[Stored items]
──────────────────────────────

Context: an optimization exercise on an open-source flow, tuned for small area. The choices shown serve that exercise and are no tape-out recipe.
In this exercise RTL edits were held to simulation tests only and were not proved equivalent to the original.

**design.v**
```verilog
`timescale 1ns/1ps
module key_decode (
    input  logic       clk25,
    input  logic       rst_n,
    input  logic       key_strobe,
    input  logic [7:0] key_code,
    output logic [2:0] turn,      
    output logic       restart
);
    localparam logic [1:0] DIR_UP    = 2'd0;
    localparam logic [1:0] DIR_DOWN  = 2'd1;
    localparam logic [1:0] DIR_LEFT  = 2'd2;
    localparam logic [1:0] DIR_RIGHT = 2'd3;
    logic       is_arrow;
    logic       is_restart;
    logic [1:0] key_dir;
    always_comb begin
        is_arrow = 1'b1;
        key_dir  = DIR_UP;
        case (key_code)
            8'h75:    key_dir = DIR_UP;
            8'h72:  key_dir = DIR_DOWN;
            8'h6B:  key_dir = DIR_LEFT;
            8'h74: key_dir = DIR_RIGHT;
            default:    is_arrow = 1'b0;
        endcase
    end
    assign is_restart = (key_code == 8'h29);
    always_ff @(posedge clk25 or negedge rst_n) begin
        if (!rst_n) begin
            turn[2] <= 1'b0;
            restart <= 1'b0;
        end else begin
            restart <= key_strobe && is_restart;   
            if (key_strobe && is_arrow) begin
                turn[2] <= 1'b1;
            end else if (key_strobe && is_restart) begin
                turn[2] <= 1'b0;
            end
        end
    end
    always_ff @(posedge clk25) begin
        if (key_strobe && is_arrow) begin
            turn[1:0] <= key_dir;
        end
    end
endmodule
`timescale 1ns/1ps
module snake_execute (
    input  logic         clk25,
    input  logic         rst_n,
    input  logic         step,
    input  logic [2:0]   turn,      
    input  logic         restart,
    output logic [12:0]  head,
    output logic [5:0]   apple_x,
    output logic [5:0]   apple_y,
    output logic [3:0]   sc,        
    output logic [15:0]  lmask,     
    output logic [63:0]  uvec,      
    output logic [63:0]  vvec,
    output logic         dead
);
    localparam logic [1:0] DIR_UP    = 2'd0;
    localparam logic [1:0] DIR_DOWN  = 2'd1;
    localparam logic [1:0] DIR_LEFT  = 2'd2;
    localparam logic [1:0] DIR_RIGHT = 2'd3;
    logic [1:0]  dir;
    logic [1:0]  last_dir;
    logic [15:1] su, sv;        
    logic [15:2] lsu, lsv;      
    logic [5:0]  step_mod_x;
    logic [5:0]  step_mod_y;
    logic [6:0]  head_x;
    logic [5:0]  head_y;
    logic [12:0] head_nxt;
    logic        eat, grow, turn_ok, move;
    logic [15:0] cz;            
    assign su[1]      = last_dir[0];
    assign sv[1]      = ~(last_dir[0] ^ last_dir[1]);
    assign su[15:2]   = lsu;
    assign sv[15:2]   = lsv;
    function automatic logic [5:0] inc6(input logic [5:0] x);
        logic c;
        c = 1'b1;
        for (int k = 0; k < 6; k++) begin
            inc6[k] = x[k] ^ c;
            c = c & x[k];
        end
    endfunction
    always_comb begin
        case (sc)
            4'd0:    lmask = 16'h000F;
            4'd1:    lmask = 16'h001F;
            4'd2:    lmask = 16'h003F;
            4'd3:    lmask = 16'h007F;
            4'd4:    lmask = 16'h00FF;
            4'd5:    lmask = 16'h01FF;
            4'd6:    lmask = 16'h03FF;
            4'd7:    lmask = 16'h07FF;
            4'd8:    lmask = 16'h0FFF;
            4'd9:    lmask = 16'h1FFF;
            4'd10:   lmask = 16'h3FFF;
            4'd11:   lmask = 16'h7FFF;
            default: lmask = 16'hFFFF;
        endcase
    end
    function automatic integer wid(input integer i);
        wid = (i < 2) ? 1 : (i < 4) ? 2 : (i < 8) ? 3 : 4;
    endfunction
    assign uvec[3:0] = 4'd0;
    assign vvec[3:0] = 4'd0;
    assign cz[0]     = 1'b0;
    genvar g, k;
    generate
        for (g = 1; g < 16; g++) begin : chain
            localparam integer W = wid(g);
            logic [W-1:0] up, vp, ui, vi, cu, cv;
            assign up = uvec[4*(g-1) +: W];    
            assign vp = vvec[4*(g-1) +: W];
            for (k = 0; k < W; k++) begin : b
                if (g % 2 == 1) begin : dec
                    if (k == 0) begin : l
                        assign cu[k] = ~su[g];
                        assign cv[k] = ~sv[g];
                    end else begin : h
                        assign cu[k] = ~su[g] & ~(|up[k-1:0]);
                        assign cv[k] = ~sv[g] & ~(|vp[k-1:0]);
                    end
                end else begin : inc
                    if (k == 0) begin : l
                        assign cu[k] = su[g];
                        assign cv[k] = sv[g];
                    end else begin : h
                        assign cu[k] = su[g] & (&up[k-1:0]);
                        assign cv[k] = sv[g] & (&vp[k-1:0]);
                    end
                end
            end
            assign ui = up ^ cu;
            assign vi = vp ^ cv;
            if (W < 4) begin : ext
                assign uvec[4*g +: 4] = {{(4 - W){ui[W-1]}}, ui};
                assign vvec[4*g +: 4] = {{(4 - W){vi[W-1]}}, vi};
            end else begin : noext
                assign uvec[4*g +: 4] = ui;
                assign vvec[4*g +: 4] = vi;
            end
            if (g % 2 == 0) begin : z
                assign cz[g] = (ui == '0) && (vi == '0) && lmask[g];
            end else begin : nz
                assign cz[g] = 1'b0;
            end
        end
    endgenerate
    assign head_x = head[6:0];
    assign head_y = head[12:7];
    assign dead = head_x[6] || (head_y[5] && head_y[4]) || (|cz);
    logic       x_en, y_en, dn;
    logic [6:0] x_c, y_c_full;
    logic [5:0] y_c;
    assign dn   = ~dir[0];
    assign x_en = move & dir[1];
    assign y_en = move & ~dir[1];
    always_comb begin
        x_c[0] = x_en;
        for (int k = 1; k < 7; k++) x_c[k] = x_c[k-1] & (head_x[k-1] ^ dn);
        y_c[0] = y_en;
        for (int k = 1; k < 6; k++) y_c[k] = y_c[k-1] & (head_y[k-1] ^ dn);
    end
    assign head_nxt = {head_y ^ y_c, head_x ^ x_c};
    assign eat     = (head_x[5:0] == apple_x) && (head_y == apple_y);
    assign grow    = eat && !(sc[3] && sc[2]);         
    assign turn_ok = turn[2] && (turn[1] != last_dir[1]);
    assign move    = step && !dead;
    logic x_wrap, y_wrap;
    assign x_wrap = &step_mod_x[5:1];
    assign y_wrap = step_mod_y[5] && step_mod_y[3] && step_mod_y[2] && step_mod_y[1];
    always_ff @(posedge clk25 or negedge rst_n) begin
        if (!rst_n) begin
            head       <= {6'd0, 7'd3};
            lsu[3:2]   <= 2'b11;    
            lsv[3:2]   <= 2'b11;
            sc         <= 4'd0;
            dir        <= DIR_RIGHT;
            last_dir   <= DIR_RIGHT;
            apple_x    <= 6'(6);
            apple_y    <= 6'(0);
            step_mod_x <= '0;
            step_mod_y <= '0;
        end else if (restart) begin
            head       <= {6'd0, 7'd3};
            lsu[3:2]   <= 2'b11;
            lsv[3:2]   <= 2'b11;
            sc         <= 4'd0;
            dir        <= DIR_RIGHT;
            last_dir   <= DIR_RIGHT;
            apple_x    <= 6'(6);
            apple_y    <= 6'(0);
            step_mod_x <= '0;
            step_mod_y <= '0;
        end else begin
            if (turn_ok) begin
                dir <= turn[1:0];
            end
            if (step) begin
                step_mod_x <= x_wrap ? 6'd0 : inc6(step_mod_x);
                step_mod_y <= y_wrap ? 6'd0 : inc6(step_mod_y);
            end
            head <= head_nxt;             
            if (move) begin
                last_dir <= dir;
                lsu[3:2] <= su[2:1];
                lsv[3:2] <= sv[2:1];
                if (grow) begin
                    sc <= {sc[3] ^ (&sc[2:0]), sc[2] ^ (&sc[1:0]), sc[1] ^ sc[0], ~sc[0]};
                end
                if (eat) begin
                    apple_x <= step_mod_x;
                    apple_y <= step_mod_y;
                end
            end
        end
    end
    always_ff @(posedge clk25) begin
        if (move) begin
            lsu[15:4] <= su[14:3];
            lsv[15:4] <= sv[14:3];
        end
    end
endmodule
`timescale 1ns/1ps
module pixel_front (
    input  logic [19:0]  pix,      
    input  logic [12:0]  head,
    output logic         on_board,
    output logic [5:0]   cx,
    output logic [5:0]   cy,
    output logic         fit,      
    output logic         z0,       
    output logic         par,      
    output logic [4:0]   hu,
    output logic [4:0]   hv,
    output logic [4:1]   fu,       
    output logic [4:1]   fv
);
    logic [9:0]  px;
    logic [9:0]  py;
    logic [6:0]  dx;
    logic [5:0]  dy;
    logic [5:0]  du, dv;
    assign px = pix[19:10];
    assign py = pix[9:0];
    always_comb begin
        cx = 6'(px / 10'(10));
        cy = 6'(py / 10'(10));
    end
    assign on_board = !(px[9] && (px[8] || px[7]))
                   && !(py[9] || (&py[8:5]));
    function automatic logic [6:0] radd(input logic [6:0] a, input logic [6:0] b, input logic ci);
        logic c;
        c = ci;
        for (int k = 0; k < 7; k++) begin
            radd[k] = a[k] ^ b[k] ^ c;
            c = (a[k] & b[k]) | (c & (a[k] ^ b[k]));
        end
    endfunction
    logic [6:0] dy7, du7, dv7;
    assign dx  = radd(head[6:0], {1'b1, ~cx}, 1'b1);
    assign dy7 = radd({1'b0, head[12:7]}, {2'b11, ~cy}, 1'b1);
    assign dy  = dy7[5:0];
    assign fit = (dx[6:4] == 3'b000 || dx[6:4] == 3'b111)
              && (dy[5:4] == 2'b00  || dy[5:4] == 2'b11);
    assign du7 = radd({2'b00, dx[4], dx[4:0]}, {2'b00, dy[4], dy[4:0]}, 1'b0);
    assign dv7 = radd({2'b00, dx[4], dx[4:0]}, {2'b11, ~dy[4], ~dy[4:0]}, 1'b1);
    assign du  = du7[5:0];
    assign dv  = dv7[5:0];
    assign hu  = du[5:1];
    assign hv  = dv[5:1];
    assign par = du[0];
    assign z0  = (dx == '0) && (dy == '0);
    genvar w;
    generate
        for (w = 1; w <= 4; w++) begin : fits
            assign fu[w] = (hu[4:w-1] == '0) || (hu[4:w-1] == '1);
            assign fv[w] = (hv[4:w-1] == '0) || (hv[4:w-1] == '1);
        end
    endgenerate
endmodule
module pixel_result (
    input  logic         clk25,
    input  logic         rst_n,
    input  logic [19:0]  pix,      
    input  logic [12:0]  head,
    input  logic [5:0]   apple_x,
    input  logic [5:0]   apple_y,
    input  logic [15:0]  lmask,    
    input  logic [63:0]  uvec,
    input  logic [63:0]  vvec,
    output logic [1:0]   q         
);
    logic        on_board;
    logic [5:0]  cx, cy;
    logic        fit, z0, par;
    logic [4:0]  hu, hv;
    logic [4:1]  fu, fv;
    logic [15:0] m;
    logic        hit_snake, hit_apple;
    pixel_front i_front (
        .pix       (pix),
        .head      (head),
        .on_board  (on_board),
        .cx        (cx),
        .cy        (cy),
        .fit       (fit),
        .z0        (z0),
        .par       (par),
        .hu        (hu),
        .hv        (hv),
        .fu        (fu),
        .fv        (fv)
    );
    function automatic integer wid(input integer i);
        wid = (i < 2) ? 1 : (i < 4) ? 2 : (i < 8) ? 3 : 4;
    endfunction
    assign m[0] = z0;
    genvar g;
    generate
        for (g = 1; g < 16; g++) begin : cmp
            localparam integer W = wid(g);
            assign m[g] = (par == 1'(g % 2)) && fu[W] && fv[W]
                       && (hu[W-1:0] == uvec[4*g +: W])
                       && (hv[W-1:0] == vvec[4*g +: W])
                       && lmask[g];
        end
    endgenerate
    assign hit_snake = fit && (|m);
    assign hit_apple = (cx == apple_x) && (cy == apple_y);
    always_ff @(posedge clk25 or negedge rst_n) begin
        if (!rst_n) begin
            q <= 2'b00;
        end else begin
            q[1] <= on_board && !hit_snake;
            q[0] <= on_board && (hit_snake || !hit_apple);
        end
    end
endmodule
`timescale 1ns/1ps
module snake_top (
    input  logic        clk25,
    input  logic        rst_n,
    input  logic        key_strobe,
    input  logic [7:0]  key_code,
    input  logic        step,
    input  logic [19:0] pix,
    output logic [11:0] rgb,
    output logic [12:0] head,
    output logic [12:0] apple,
    output logic [6:0]  score,
    output logic        dead
);
    logic [2:0]  turn;
    logic        restart;
    logic [5:0]  apple_x, apple_y;
    logic [3:0]  sc;
    logic [15:0] lmask;
    logic [63:0] uvec, vvec;
    logic [1:0]  q;
    key_decode i_key_decode (
        .clk25      (clk25),
        .rst_n      (rst_n),
        .key_strobe (key_strobe),
        .key_code   (key_code),
        .turn       (turn),
        .restart    (restart)
    );
    snake_execute i_snake_execute (
        .clk25   (clk25),
        .rst_n   (rst_n),
        .step    (step),
        .turn    (turn),
        .restart (restart),
        .head    (head),
        .apple_x (apple_x),
        .apple_y (apple_y),
        .sc      (sc),
        .lmask   (lmask),
        .uvec    (uvec),
        .vvec    (vvec),
        .dead    (dead)
    );
    pixel_result i_pixel_result (
        .clk25   (clk25),
        .rst_n   (rst_n),
        .pix     (pix),
        .head    (head),
        .apple_x (apple_x),
        .apple_y (apple_y),
        .lmask   (lmask),
        .uvec    (uvec),
        .vvec    (vvec),
        .q       (q)
    );
    assign apple = {apple_y, 1'b0, apple_x};
    assign score = {3'b000, sc};
    assign rgb   = {{4{q[1] & q[0]}}, {4{q[1]}}, {4{q[0]}}};
endmodule
```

──────────────────────────────

Task requirements
Please tally the lines above that include the word "exercise" and answer with the number by itself.

Written answer
2